2 结 果 2.1 miR-139-5p在小细胞肺癌患者细胞和组织中的表达水平采用QRT-PCR检测H69、H446及HPAEpiC细胞及50例小细胞肺癌组织和癌旁组织中miR-139-5p的表达,结果显示:在H6和H446细胞中miR-139-5p 表达水平分别为0.370±0.010及0.240±0.003,较正常肺泡上皮细胞HPAEpiC(0.993±0.008)明显降低 (P< 0.01)。miR-139-5p在患者癌组织中的表达水平较癌旁组织明显降低(P< 0.001)。见图 1。
2.2 CCK8检测小细胞肺癌细胞的增殖能力与对照组比较,转染miR-139-5p mimics后H69和H446细胞中miR-139-5p的表达水平明显上调(P<0.01)(图 2A),同时H69和H446细胞的增殖能力明显降低 (P<0.01)。(图 2B)。
2.3 上调miR-139-5p的表达后细胞周期的变化流式细胞术检测:与对照组比较,转染miR-139-5p mimics上调H69和H446细胞中miR-139-5p的表达后,G1期细胞明显增多 (P<0.05)(图 3),提示上调miR-139-5p使细胞周期发生G0/G1期阻滞。
2.4 各组细胞凋亡率转染miR-139-5p mimics上调H69和H446细胞中miR-139-5p的表达后,细胞的凋亡率分别较H69及H446对照组明显升高 (P<0.05或P<0.01)。见图 4。

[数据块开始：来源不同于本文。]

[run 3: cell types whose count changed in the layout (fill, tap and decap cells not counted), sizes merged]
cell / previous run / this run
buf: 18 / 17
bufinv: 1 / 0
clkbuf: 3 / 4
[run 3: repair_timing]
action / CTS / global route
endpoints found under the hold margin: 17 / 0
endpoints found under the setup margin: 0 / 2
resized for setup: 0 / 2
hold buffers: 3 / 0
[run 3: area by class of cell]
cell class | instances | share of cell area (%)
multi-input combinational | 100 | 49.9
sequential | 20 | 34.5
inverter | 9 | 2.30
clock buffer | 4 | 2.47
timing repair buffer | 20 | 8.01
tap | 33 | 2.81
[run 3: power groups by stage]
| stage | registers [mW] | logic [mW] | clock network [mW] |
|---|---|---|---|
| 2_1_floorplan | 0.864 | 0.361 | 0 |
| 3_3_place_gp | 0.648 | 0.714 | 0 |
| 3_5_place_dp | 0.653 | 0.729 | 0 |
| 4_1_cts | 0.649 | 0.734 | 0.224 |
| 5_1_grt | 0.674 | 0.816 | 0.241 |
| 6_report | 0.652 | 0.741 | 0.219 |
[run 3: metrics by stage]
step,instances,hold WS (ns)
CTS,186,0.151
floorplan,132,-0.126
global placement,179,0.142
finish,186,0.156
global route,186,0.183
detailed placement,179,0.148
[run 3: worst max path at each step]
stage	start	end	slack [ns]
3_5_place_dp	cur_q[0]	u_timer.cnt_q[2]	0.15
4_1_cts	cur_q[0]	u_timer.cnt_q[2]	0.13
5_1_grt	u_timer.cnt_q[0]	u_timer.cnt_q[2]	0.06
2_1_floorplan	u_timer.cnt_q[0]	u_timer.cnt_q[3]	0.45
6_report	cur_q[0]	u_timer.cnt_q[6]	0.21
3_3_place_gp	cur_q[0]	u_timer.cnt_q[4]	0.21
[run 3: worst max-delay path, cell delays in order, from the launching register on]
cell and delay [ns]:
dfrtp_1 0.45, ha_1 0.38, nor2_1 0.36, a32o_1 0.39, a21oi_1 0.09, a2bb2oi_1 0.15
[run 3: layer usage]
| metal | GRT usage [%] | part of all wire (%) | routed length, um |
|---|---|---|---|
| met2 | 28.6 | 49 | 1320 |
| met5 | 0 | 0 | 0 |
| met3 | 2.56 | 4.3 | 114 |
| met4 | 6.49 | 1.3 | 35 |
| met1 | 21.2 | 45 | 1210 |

2.5 miR-139-5p在小细胞肺癌组织中的表达及其与患者临床病理特征的关系miR-139-5p的表达与患者的年龄和性别无关(P>0.05)。miR-139-5p在局限期(LD)患者中的表达水平较广泛期(ED)患者低 (χ2 = 10.546,P = 0.001);miR-139-5p在耐药患者中的表达水平高于化疗敏感患者(χ2 = 7.025,P = 0.008); miR-139-5p在存活患者中的表达水平较死亡患者降低(χ2 = 7.697,P = 0.006)。见表 1。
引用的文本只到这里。